Martin works with 300 contractors to build homes for teachers, police officers, firefighters and others in the middle class, with 500 units currently in the pipeline. But he now has to tell would-be clients that it will likely take 14 months to complete the job, instead of nine months, which prompts some of them to walk away. If the contractors could boost their workforces by a third, Tilson says he could probably build another 175 homes a year.
Martin, along with many others in the residential and commercial construction industries, have been pushing Congress for years to create a new work visa program or expand existing ones, such as the H-2B program, to enable them to hire more immigrants. Some would also like to accelerate work authorizations of asylum seekers so they can start training sooner instead of having to wait 180 days, as required by federal law.
The need is growing as the demand for housing increases and as federal infrastructure funding is injected into communities across the country — at a time when fewer young Americans are choosing construction as a career.

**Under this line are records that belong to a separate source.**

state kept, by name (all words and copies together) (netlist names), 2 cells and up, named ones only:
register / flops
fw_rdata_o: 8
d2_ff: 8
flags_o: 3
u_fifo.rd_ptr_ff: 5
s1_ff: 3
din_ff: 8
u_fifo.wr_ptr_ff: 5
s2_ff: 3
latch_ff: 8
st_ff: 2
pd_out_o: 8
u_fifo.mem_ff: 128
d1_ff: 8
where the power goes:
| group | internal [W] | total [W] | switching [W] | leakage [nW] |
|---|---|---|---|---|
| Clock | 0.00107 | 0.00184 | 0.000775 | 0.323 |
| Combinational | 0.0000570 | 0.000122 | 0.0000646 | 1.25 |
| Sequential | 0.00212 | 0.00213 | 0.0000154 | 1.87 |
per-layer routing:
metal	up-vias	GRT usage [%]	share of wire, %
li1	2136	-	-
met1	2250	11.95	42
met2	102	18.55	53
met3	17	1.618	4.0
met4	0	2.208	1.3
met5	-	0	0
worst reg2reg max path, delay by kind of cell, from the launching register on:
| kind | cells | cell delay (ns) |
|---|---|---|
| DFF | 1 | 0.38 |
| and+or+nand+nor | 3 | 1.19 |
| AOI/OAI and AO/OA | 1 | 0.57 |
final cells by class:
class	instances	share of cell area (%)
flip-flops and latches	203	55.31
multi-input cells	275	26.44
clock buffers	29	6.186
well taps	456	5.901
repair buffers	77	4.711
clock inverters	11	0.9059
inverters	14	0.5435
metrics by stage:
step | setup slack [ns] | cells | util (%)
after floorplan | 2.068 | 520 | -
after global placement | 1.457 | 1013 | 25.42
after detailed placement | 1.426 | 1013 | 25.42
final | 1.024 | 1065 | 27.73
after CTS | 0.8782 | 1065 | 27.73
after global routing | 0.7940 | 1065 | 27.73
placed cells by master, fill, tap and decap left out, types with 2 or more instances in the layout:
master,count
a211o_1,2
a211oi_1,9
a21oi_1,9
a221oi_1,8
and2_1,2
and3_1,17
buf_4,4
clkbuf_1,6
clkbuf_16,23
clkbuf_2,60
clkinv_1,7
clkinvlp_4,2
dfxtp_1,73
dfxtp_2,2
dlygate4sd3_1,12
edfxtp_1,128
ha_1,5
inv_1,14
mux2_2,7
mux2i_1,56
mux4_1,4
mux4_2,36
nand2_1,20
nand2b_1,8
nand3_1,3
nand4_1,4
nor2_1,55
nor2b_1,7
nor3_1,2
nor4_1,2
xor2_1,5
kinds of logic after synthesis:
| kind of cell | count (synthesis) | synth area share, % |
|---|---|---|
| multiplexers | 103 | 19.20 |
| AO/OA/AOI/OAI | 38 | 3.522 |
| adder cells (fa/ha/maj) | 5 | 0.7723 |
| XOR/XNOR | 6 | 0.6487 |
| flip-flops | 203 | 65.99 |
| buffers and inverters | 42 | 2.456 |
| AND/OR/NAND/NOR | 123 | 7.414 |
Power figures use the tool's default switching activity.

President Joe Biden has recently pushed several initiatives to lower housing costs and increase supply, including at a campaign stop in Nevada on Tuesday.
But the toxic politics surrounding the border is currently seizing up the passage of new immigration legislation in Congress, quashing any hope of allowing more documented immigrants to build homes, apartment buildings, retail developments and infrastructure projects anytime soon.

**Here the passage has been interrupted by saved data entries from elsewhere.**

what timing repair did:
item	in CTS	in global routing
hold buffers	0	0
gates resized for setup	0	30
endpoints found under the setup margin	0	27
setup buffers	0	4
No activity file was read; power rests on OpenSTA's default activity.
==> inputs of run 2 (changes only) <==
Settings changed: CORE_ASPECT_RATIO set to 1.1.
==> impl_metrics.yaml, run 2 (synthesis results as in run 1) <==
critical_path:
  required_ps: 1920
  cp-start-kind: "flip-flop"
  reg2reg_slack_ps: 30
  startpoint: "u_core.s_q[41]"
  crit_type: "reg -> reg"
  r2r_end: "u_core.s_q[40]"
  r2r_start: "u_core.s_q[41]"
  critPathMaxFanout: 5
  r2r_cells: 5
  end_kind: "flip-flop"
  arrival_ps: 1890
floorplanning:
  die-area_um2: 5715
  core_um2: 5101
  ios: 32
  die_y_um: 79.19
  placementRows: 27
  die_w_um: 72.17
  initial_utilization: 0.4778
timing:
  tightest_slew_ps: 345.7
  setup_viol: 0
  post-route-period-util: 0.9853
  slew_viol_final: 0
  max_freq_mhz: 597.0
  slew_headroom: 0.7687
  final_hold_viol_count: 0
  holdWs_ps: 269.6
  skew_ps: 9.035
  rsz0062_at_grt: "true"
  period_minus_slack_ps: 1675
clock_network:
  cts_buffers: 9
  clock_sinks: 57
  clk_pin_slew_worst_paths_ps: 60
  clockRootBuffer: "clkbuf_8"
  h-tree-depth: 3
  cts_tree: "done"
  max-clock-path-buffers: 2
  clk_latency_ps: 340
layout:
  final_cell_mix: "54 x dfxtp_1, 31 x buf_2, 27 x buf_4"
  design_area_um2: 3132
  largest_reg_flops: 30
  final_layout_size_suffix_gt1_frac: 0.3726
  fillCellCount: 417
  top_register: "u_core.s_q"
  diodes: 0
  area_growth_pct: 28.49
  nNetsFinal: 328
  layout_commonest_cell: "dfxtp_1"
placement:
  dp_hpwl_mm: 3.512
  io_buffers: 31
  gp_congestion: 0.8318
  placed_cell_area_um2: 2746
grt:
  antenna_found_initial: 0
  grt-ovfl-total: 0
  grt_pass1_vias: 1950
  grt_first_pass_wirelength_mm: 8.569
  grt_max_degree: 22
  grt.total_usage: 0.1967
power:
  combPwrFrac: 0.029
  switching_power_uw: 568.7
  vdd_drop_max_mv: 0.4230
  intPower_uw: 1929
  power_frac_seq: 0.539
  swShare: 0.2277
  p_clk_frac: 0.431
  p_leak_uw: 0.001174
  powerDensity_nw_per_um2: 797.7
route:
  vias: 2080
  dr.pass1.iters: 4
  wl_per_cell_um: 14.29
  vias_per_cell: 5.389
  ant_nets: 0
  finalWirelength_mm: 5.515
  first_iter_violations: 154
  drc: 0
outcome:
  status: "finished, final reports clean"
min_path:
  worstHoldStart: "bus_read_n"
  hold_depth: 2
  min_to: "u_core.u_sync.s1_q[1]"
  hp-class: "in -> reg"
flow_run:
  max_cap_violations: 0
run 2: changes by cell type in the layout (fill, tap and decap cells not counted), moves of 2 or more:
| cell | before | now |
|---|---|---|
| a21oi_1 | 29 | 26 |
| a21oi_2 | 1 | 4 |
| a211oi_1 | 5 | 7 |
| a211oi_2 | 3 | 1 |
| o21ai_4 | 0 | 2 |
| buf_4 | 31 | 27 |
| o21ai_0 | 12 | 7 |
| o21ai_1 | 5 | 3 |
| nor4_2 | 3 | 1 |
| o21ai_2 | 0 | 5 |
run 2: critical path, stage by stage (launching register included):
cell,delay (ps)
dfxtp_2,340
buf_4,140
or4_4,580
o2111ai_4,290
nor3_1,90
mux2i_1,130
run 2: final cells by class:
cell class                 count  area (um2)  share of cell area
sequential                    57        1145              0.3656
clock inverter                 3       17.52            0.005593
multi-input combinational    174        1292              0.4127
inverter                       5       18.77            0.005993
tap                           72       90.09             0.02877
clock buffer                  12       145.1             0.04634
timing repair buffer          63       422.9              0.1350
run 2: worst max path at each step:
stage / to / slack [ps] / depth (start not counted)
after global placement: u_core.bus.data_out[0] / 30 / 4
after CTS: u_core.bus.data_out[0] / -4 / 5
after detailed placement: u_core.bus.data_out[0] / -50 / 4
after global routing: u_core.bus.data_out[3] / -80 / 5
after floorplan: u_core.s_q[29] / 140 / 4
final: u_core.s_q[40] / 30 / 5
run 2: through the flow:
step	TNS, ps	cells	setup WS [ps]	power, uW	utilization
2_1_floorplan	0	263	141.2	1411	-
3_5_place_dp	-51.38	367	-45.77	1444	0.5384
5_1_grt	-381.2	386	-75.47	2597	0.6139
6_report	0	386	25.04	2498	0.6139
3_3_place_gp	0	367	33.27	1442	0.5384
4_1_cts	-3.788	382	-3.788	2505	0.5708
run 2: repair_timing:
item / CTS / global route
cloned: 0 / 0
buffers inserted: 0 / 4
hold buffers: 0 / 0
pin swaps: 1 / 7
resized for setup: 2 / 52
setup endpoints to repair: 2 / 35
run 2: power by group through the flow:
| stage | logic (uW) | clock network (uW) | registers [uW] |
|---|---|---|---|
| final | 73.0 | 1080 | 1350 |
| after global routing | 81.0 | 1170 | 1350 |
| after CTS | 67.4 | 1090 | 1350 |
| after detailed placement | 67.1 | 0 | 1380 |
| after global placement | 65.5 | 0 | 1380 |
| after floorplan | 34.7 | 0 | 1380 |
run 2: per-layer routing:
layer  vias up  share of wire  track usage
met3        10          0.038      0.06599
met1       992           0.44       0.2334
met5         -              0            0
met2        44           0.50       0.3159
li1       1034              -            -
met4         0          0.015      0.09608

Yet you guys want to KEEP everyone from coming in.
I say the problem is two-fold, and building a wall doesn’t cut it.
First, we need training for American kids. Decades ago, our politicians decided against vocational training vs. college. When I went to school, scads of my classmates went to Vo-Tech. Now it’s not really available.
First, bring it back. Second, raise the wages for skilled workers.
Third, we need workers, period, so we need to reform our immigration to allow easier legal immigration and guest worker programs, especially for skilled workers. And stop demonizing people that want to come here to work.
They right doesn’t like this idea, because they WANT the workers - after all, nearly a tenth of Texas employees are undocumented, and the Governor and legislature of the state seems to be fine with it, as they aren’t cracking down on employers at all. They just like to keep them illegal, so that the workers can’t demand rights or even a minimum wage. Doing it this way drives ALL worker wages down, and that’s the point, isn’t it?
We need to look at the problems of our nation realistically, to solve them. We don’t need racism and demonization of people just to score political points.